The Deep Space Advanced Radar Capability, designated ST-25, is built around three ground-based sites operated in concert by the United States, Australia, and the United Kingdom. By distributing sensors across allied territory, the system is designed to improve coverage and resilience while feeding faster decision timelines for space operations.
U.S. Space Command approved the system for Early Use in September 2025, allowing operational employment while testing and development continue. Initial activities are being run by the 20th Space Surveillance Squadron from its Integrated Radar Operations Center at Eglin Air Force Base, Fla.
“The Space Force is all-in on delivering capabilities as soon as they provide a warfighting advantage and then upgrading them as we learn from real-world operations,” said Chief of Space Operations Gen. Chance Saltzman during a recent visit to 20 SPSS. “The work the 20th Space Surveillance Squadron and Mission Delta 2 are doing with ST-25 is a prime example of these principles in action.”
Program officials describe DARC as offering improved sensitivity and accuracy, greater capacity, and more flexible tracking to help classify and follow objects in a crowded orbital environment. The capability is intended to bolster the security of critical infrastructure, support allied military operations across domains, and contribute to space-traffic oversight.
The Early Use approach is intended to bring meaningful capability online sooner than a traditional schedule would allow, pairing limited operational employment with continued contractor work and iterative upgrades.

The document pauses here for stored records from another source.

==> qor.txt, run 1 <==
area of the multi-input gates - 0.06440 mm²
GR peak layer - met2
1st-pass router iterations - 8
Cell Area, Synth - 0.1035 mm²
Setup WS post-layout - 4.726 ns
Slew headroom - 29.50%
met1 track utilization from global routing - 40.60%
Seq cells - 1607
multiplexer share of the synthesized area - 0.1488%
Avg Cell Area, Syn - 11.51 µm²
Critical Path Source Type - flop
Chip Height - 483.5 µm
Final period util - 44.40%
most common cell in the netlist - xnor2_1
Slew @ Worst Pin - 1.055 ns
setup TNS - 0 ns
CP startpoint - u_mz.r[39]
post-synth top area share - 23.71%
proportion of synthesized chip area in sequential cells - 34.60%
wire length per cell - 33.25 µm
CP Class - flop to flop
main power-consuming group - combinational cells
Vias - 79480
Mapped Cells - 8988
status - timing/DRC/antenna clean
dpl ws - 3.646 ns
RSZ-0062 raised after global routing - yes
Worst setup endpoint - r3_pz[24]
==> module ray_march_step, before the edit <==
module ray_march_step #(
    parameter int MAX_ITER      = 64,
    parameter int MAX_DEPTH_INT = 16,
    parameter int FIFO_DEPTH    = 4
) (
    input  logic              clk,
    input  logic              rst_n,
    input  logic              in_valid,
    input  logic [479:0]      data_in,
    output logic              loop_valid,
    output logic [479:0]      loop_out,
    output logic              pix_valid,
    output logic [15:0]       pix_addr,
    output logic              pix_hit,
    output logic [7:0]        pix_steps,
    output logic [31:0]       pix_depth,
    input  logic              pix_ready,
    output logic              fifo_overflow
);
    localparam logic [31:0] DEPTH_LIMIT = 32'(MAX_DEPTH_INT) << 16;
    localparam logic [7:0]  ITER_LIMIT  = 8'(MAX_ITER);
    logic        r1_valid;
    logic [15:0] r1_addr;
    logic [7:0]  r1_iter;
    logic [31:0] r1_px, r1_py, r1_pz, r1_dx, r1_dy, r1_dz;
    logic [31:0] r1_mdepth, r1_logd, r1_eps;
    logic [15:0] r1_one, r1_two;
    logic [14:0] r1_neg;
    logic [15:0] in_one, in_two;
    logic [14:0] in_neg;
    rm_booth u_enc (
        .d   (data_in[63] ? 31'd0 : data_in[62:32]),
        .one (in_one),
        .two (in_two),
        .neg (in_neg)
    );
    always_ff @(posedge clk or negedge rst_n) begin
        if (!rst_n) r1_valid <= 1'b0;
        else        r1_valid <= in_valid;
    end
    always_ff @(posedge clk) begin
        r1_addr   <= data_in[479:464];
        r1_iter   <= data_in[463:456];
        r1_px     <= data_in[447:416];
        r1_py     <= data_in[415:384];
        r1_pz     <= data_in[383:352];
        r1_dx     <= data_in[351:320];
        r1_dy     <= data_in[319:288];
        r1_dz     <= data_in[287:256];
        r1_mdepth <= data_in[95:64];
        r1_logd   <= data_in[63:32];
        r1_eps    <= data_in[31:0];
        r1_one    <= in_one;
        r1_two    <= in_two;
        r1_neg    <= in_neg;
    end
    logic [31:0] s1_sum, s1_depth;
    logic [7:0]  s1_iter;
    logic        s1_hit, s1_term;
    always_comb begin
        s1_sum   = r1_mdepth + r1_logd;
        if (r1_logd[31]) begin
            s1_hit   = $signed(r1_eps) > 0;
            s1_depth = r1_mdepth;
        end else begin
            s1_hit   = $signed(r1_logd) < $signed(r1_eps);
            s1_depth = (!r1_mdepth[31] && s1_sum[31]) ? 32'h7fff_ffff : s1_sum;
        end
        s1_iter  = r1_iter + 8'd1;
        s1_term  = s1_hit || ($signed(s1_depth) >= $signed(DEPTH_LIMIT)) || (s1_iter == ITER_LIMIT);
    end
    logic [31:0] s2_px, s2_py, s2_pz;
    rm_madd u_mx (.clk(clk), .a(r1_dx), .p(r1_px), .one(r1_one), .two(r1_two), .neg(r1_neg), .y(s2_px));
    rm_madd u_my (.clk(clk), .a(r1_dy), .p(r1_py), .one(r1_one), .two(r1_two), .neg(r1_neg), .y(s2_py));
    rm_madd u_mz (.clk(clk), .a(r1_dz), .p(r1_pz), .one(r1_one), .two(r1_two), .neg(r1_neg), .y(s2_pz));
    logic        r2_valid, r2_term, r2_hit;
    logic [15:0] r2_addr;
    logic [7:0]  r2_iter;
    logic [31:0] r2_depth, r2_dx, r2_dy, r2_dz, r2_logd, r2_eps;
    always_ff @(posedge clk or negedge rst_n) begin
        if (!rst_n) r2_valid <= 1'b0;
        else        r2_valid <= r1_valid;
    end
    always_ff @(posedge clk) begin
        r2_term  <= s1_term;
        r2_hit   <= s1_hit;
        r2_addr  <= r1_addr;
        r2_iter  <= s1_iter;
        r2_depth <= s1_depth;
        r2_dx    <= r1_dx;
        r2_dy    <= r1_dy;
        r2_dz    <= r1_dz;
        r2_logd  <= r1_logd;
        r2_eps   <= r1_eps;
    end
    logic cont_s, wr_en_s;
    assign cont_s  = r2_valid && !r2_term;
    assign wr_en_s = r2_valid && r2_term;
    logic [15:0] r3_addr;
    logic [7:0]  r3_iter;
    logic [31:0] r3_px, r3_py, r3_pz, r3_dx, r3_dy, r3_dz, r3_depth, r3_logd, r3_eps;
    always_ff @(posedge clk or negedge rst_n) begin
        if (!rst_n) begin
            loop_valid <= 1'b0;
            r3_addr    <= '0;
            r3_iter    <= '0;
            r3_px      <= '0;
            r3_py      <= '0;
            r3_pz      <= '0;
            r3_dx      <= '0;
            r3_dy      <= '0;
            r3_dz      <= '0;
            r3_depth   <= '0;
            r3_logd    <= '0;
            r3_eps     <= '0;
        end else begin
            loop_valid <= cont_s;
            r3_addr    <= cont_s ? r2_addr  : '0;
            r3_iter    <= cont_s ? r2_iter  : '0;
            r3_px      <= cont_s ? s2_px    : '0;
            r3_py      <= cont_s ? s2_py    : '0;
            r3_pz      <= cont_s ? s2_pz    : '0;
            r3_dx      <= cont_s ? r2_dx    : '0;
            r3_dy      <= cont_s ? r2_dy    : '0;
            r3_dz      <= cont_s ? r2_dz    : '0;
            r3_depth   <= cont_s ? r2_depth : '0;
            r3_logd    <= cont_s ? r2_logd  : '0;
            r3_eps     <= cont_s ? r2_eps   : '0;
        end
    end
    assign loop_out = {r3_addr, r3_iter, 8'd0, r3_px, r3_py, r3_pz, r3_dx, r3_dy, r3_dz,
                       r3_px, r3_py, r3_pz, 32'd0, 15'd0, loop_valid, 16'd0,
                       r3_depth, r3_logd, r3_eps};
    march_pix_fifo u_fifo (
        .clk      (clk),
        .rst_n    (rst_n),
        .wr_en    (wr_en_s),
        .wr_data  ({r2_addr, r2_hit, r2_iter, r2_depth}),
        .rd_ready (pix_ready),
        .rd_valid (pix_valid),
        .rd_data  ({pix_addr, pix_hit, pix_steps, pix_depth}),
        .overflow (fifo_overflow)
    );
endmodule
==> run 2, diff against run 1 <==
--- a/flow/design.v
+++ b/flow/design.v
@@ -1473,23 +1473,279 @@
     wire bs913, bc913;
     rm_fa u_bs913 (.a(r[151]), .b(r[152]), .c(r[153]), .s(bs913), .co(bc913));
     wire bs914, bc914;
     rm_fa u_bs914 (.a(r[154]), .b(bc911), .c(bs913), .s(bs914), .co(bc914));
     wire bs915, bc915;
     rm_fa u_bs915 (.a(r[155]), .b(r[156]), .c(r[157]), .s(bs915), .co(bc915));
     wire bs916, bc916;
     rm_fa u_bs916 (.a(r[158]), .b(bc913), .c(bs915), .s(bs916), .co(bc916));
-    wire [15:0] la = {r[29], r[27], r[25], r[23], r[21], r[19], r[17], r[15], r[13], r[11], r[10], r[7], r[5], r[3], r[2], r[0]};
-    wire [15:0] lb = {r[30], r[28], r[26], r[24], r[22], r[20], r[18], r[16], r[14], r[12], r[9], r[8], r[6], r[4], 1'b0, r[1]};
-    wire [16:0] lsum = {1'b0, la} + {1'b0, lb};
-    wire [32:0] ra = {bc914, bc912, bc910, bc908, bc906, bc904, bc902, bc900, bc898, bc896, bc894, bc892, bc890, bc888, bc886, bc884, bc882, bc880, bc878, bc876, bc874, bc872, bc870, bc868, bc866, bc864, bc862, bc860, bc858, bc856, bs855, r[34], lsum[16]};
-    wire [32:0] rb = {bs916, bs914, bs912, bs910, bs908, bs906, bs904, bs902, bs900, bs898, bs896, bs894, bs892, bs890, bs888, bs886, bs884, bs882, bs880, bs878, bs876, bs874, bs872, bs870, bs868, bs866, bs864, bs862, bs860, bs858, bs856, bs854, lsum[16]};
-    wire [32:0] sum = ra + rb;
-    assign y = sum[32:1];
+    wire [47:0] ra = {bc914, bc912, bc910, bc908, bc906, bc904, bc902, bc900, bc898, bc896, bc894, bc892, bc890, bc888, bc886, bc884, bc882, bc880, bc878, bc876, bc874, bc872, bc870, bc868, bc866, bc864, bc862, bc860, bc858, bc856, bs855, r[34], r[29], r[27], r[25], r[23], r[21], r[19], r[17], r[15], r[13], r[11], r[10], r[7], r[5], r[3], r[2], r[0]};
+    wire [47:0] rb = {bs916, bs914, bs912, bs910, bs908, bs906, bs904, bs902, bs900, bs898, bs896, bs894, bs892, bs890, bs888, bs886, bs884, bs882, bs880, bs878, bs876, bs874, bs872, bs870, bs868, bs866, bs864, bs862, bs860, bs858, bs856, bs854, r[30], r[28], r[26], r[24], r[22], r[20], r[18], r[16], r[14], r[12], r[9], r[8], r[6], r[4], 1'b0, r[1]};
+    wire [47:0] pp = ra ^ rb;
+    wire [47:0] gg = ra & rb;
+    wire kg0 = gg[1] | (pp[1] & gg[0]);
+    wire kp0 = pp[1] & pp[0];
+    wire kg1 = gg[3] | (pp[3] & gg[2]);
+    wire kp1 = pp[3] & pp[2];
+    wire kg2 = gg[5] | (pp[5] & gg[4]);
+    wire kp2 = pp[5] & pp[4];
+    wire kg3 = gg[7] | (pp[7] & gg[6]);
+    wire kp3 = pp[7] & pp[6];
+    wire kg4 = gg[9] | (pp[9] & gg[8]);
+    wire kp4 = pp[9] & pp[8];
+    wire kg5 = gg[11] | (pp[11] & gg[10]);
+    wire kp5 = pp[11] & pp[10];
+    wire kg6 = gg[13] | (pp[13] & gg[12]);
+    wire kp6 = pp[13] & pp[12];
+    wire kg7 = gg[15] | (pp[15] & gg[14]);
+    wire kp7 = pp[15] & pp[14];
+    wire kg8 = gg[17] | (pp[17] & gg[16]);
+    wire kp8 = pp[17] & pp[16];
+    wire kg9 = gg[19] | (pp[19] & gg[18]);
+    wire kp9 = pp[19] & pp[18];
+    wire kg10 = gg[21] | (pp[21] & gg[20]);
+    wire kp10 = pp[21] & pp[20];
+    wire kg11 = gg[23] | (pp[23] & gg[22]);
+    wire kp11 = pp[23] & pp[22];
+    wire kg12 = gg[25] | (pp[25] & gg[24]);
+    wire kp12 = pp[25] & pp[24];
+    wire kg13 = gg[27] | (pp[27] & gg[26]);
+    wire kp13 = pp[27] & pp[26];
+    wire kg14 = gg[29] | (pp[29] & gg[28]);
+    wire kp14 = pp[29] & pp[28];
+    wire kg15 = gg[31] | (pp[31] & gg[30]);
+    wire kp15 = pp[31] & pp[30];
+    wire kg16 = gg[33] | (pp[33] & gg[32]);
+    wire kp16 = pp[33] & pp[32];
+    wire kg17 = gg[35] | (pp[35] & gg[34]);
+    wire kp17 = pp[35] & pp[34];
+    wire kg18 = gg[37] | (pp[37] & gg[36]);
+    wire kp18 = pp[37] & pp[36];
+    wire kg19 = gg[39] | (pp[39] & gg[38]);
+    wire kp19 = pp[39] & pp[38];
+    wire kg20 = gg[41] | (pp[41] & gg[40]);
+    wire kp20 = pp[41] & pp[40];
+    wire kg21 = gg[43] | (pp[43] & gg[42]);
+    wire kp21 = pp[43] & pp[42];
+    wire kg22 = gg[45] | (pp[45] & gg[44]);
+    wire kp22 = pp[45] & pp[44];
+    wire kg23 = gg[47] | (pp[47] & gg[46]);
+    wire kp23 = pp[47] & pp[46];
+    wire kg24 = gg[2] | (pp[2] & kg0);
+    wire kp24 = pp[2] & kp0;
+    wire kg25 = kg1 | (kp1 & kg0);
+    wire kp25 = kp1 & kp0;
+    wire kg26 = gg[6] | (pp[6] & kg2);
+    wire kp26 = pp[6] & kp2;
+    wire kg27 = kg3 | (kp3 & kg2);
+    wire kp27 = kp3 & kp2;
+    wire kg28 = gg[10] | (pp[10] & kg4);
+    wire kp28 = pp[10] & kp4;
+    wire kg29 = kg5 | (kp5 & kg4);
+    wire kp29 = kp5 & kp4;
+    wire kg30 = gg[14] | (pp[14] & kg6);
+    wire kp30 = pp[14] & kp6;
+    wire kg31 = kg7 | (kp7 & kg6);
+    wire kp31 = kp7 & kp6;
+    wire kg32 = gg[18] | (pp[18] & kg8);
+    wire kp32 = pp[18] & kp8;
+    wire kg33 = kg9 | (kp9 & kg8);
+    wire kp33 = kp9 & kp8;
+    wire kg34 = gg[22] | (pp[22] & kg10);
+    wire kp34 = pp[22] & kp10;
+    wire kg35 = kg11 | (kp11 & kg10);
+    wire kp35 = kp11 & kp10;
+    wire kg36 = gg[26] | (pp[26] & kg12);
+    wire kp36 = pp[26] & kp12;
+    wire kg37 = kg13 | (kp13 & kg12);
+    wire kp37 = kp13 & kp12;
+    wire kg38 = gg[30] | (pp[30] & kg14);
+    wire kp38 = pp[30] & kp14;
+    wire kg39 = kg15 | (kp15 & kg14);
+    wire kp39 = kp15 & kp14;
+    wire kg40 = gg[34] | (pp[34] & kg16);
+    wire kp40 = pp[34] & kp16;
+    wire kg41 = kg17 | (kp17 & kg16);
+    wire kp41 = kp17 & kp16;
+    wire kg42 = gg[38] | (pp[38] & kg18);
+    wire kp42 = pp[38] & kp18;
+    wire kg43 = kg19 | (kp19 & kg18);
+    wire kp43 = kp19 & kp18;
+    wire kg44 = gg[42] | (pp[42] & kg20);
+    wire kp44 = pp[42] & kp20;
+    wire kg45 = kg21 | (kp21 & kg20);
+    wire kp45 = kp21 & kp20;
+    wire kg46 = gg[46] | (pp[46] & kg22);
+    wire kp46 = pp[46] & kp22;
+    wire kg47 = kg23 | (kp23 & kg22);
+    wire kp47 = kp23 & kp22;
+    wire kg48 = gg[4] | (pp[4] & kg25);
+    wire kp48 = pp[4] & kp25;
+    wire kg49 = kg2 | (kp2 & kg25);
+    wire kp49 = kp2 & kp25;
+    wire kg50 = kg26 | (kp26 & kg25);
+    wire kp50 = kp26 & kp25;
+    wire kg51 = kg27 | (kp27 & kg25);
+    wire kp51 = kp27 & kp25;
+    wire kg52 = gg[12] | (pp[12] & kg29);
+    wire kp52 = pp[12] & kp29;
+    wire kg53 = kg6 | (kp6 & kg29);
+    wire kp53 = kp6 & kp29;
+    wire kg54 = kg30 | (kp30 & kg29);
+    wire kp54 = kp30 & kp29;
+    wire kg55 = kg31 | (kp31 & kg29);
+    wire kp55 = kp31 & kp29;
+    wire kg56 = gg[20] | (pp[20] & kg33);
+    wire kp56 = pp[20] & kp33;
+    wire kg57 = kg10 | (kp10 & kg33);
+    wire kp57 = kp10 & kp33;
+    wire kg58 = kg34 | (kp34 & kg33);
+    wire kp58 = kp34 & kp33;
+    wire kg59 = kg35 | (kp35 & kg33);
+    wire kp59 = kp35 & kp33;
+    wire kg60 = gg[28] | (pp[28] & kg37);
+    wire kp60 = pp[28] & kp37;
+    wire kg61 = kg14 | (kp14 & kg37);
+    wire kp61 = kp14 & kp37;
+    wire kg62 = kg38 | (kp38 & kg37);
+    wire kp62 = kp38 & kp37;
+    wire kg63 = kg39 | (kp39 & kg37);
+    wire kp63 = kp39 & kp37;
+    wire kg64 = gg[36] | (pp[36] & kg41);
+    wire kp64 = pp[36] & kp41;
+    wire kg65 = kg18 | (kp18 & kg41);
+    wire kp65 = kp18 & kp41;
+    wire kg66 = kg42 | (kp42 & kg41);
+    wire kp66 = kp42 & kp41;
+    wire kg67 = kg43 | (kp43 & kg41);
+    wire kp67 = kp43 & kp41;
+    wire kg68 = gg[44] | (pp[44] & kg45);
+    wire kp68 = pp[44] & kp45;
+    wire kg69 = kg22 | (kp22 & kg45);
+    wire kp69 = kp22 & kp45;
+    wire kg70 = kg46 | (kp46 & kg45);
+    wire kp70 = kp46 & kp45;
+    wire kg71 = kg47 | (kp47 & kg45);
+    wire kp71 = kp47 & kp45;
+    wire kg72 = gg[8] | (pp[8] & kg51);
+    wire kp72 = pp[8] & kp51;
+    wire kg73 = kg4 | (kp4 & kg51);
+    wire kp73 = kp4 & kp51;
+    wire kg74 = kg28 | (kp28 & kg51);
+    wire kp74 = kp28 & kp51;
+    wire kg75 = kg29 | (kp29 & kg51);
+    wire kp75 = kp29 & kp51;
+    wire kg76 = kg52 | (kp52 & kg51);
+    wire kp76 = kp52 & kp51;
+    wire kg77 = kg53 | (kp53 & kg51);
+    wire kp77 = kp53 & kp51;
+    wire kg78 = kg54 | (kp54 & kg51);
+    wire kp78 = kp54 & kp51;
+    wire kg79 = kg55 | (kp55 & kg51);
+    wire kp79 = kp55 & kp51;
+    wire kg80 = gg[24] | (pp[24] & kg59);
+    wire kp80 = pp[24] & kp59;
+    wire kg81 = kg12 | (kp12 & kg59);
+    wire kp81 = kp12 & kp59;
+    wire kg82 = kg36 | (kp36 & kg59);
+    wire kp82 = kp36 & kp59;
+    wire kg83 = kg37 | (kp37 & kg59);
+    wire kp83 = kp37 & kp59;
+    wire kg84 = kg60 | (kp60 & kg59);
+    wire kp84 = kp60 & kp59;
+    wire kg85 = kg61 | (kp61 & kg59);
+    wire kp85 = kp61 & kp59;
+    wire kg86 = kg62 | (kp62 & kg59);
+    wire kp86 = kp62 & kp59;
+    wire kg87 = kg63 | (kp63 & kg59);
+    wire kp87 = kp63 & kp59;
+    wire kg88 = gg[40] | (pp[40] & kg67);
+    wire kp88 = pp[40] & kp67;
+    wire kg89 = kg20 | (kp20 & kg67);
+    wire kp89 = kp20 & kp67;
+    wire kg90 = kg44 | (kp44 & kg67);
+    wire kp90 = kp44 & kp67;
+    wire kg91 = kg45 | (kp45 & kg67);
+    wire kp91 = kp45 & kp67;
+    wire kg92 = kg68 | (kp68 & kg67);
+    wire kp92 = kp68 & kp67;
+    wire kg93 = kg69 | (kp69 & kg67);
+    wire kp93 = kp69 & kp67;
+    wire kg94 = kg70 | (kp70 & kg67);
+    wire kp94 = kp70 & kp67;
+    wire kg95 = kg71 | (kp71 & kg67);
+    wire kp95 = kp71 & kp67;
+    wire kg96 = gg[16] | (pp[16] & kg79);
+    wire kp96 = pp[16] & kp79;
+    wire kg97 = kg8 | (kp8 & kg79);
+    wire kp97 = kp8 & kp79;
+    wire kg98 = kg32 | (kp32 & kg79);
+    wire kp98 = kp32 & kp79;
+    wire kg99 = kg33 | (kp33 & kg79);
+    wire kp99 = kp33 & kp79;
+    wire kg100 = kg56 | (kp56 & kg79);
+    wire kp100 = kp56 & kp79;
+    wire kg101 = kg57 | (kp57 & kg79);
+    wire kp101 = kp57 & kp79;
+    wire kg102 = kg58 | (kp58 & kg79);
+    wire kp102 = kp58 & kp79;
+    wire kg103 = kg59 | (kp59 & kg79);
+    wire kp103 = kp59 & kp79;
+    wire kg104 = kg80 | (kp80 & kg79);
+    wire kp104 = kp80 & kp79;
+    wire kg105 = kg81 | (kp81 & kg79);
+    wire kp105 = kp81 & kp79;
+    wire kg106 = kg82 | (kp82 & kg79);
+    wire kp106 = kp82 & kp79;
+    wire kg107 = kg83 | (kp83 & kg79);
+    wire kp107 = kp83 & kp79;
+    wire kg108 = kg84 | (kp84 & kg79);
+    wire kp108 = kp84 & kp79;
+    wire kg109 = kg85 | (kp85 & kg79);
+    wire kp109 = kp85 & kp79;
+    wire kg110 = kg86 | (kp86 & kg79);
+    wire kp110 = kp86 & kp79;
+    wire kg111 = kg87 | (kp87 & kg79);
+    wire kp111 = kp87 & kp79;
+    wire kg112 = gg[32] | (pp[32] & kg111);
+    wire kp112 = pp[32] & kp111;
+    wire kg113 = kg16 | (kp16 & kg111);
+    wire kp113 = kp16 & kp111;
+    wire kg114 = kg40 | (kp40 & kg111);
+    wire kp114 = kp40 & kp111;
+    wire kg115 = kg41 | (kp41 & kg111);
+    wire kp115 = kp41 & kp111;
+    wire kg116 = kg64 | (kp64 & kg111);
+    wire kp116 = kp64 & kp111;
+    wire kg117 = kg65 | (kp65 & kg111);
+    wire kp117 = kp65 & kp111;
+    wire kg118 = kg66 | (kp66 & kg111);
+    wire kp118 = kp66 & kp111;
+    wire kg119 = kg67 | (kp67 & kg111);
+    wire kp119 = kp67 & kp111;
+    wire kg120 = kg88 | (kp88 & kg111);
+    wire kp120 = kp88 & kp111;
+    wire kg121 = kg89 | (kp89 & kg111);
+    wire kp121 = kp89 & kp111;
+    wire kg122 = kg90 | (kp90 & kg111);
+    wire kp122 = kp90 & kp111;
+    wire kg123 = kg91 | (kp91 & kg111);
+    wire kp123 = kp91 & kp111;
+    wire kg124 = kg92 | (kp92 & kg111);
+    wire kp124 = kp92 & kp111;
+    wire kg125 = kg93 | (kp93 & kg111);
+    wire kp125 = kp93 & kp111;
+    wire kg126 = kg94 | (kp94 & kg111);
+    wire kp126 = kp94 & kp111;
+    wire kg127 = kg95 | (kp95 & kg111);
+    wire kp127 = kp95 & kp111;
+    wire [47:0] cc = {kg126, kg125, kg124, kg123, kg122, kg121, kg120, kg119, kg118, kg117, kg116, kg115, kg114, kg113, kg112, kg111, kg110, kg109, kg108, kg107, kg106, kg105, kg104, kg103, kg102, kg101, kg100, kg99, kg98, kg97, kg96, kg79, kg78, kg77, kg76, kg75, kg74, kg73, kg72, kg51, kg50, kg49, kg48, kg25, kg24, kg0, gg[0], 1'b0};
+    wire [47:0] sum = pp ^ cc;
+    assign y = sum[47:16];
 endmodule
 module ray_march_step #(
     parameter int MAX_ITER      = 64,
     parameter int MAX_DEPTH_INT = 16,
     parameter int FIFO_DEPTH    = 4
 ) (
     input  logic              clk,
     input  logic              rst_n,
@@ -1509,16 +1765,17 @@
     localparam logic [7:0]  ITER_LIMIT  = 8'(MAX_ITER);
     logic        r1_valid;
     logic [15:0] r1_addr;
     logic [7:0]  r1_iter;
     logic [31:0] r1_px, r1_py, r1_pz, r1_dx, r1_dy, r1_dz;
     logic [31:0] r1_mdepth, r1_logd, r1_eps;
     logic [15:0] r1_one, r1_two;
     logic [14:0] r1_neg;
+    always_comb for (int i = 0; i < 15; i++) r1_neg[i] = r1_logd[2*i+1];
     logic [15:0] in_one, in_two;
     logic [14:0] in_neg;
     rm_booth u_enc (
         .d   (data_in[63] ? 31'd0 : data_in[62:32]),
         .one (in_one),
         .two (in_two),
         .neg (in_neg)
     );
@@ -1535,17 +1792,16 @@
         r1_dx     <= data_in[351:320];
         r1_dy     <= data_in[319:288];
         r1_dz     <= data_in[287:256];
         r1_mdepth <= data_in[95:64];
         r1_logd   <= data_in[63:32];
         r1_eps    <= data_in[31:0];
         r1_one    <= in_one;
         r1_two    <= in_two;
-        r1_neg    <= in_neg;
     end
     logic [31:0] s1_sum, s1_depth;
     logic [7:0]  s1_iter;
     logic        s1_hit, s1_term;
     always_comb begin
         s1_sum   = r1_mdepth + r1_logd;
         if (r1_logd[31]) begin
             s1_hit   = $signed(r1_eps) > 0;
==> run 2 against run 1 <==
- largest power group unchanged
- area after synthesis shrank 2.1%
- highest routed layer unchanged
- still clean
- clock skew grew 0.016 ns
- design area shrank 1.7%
What follows belongs to an exercise in optimizing a design on an open flow for small area and a short achievable clock period; a production flow would make more cautious choices. In this exercise RTL edits were held to simulation tests only and were not proved equivalent to the original. Power figures rest on the tool's default switching activity, not on a simulated workload.

== lane 1 ==
Design priority_scan_encoder, start of the top module:
module priority_scan_encoder #(
    parameter int WIDTH     = 256,
    parameter int IDXW      = $clog2(WIDTH),
    parameter bit MSB_FIRST = 1'b1
) (
    input  logic              clk,
    input  logic              rst_n,
    input  logic              in_valid,
    output logic              in_ready,
    input  logic [WIDTH-1:0]  in_vec,
    input  logic              abort,
    output logic              out_valid,
    input  logic              out_ready,
    output logic [IDXW-1:0]   out_index,
    output logic              out_last,
    output logic [IDXW:0]     out_remaining,
    output logic              zero_pulse
);
For scale: about 1900 cells after synthesis, roughly 23000 sq um of cells after synthesis.
Settings: LEC_CHECK=0, CAP_MARGIN=20, CORE_MARGIN=2, CORE_UTILIZATION=35, CTS_BUF_LIST=sky130_fd_sc_hd__clkbuf_4 sky130_fd_sc_hd__clkbuf_8, SETUP_SLACK_MARGIN=4.7, SLEW_MARGIN=20, TNS_END_PERCENT=100; clock period 10.0 ns.
standard.sh (not shown) runs the stock make flow with config.mk's settings and CLKGATE_MAP_FILE= SYNTH_SCRIPT=/design/flow/synth_recipe.tcl, a recipe that flattens the netlist after the stock synthesis.
==> flow/flow/run.sh <==
#!/bin/bash
# The standard layout (standard.sh) with two changes:
#  * synthesis: yosys's synth runs with -noabc, so the early quick abc pass
#    does not restructure the popcount tree before full adders are extracted
#    (fewer inverters around the adder cells); everything else in the
#    synthesis script is unchanged, the final abc mapping included.
#  * port buffers are buf_2 cells (BUFFER_PORTS_ARGS) instead of the delay
#    cells the resizer picks by default.
set -euo pipefail
export SYNTH_ARGS=-noabc
export BUFFER_PORTS_ARGS="-inputs -outputs -buffer_cell sky130_fd_sc_hd__buf_2"
bash standard.sh > standard_flow.log 2>&1
diff inputs: lane 1 => lane 2
Settings: changing CORE_UTILIZATION from 35 to 55.
Results
- Lane 2 ends up with a relative contribution of combinational cells to total power that is 1.8 points lower than in lane 1.
- Compared with lane 1, lane 2 shows a higher setup slack.
- Cell total after placement delta for lane 2 relative to lane 1: 11% lower
- Summary of the comparison: count of buffers not belonging to the clock network in the layout is higher in lane 2, relative to lane 1.
- Area growth from synthesis to final layout: lane 1 and lane 2 compared, higher one is lane 1
- From lane 1 to lane 2 the numbers moved as follows: shortest period the worst path allows lower, number of inserted diodes higher, routed wire length lower.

“Getting this capability into the hands of our Guardians sooner rather than later is a significant win,” said Col. Barry Croker, commander of Mission Delta 2 – Space Domain Awareness. “The Early Use phase has already provided invaluable opportunity for system familiarization, development of initial training requirements, and early identification of potential operational gaps, all of which ultimately accelerate our readiness.”
The initiative is being executed under a trilateral Memorandum of Understanding among the three nations, enabling shared sensor data and more seamless command-and-control links across allied networks. That arrangement is intended to enhance deterrence and reinforce collective space domain awareness by enabling continuous tracking, identification, and characterization of on-orbit objects.
“Coordination with our allies, as well as our U.S. Space Force teammates in Space Systems Command, has enabled our team at the 20th Space Surveillance Squadron to prove the value of the DARC initiative,” said Lt. Col. Derek Haun, 20th SPSS commander. “Operating ST-25 maximizes our ability to monitor the deep space domain in support of global operations and space domain awareness that benefits the U.S. and our allies.”
While the focus remains on reaching full operational acceptance, officials said the stepped rollout is delivering frontline capability ahead of that milestone and capturing operational feedback to guide subsequent increments.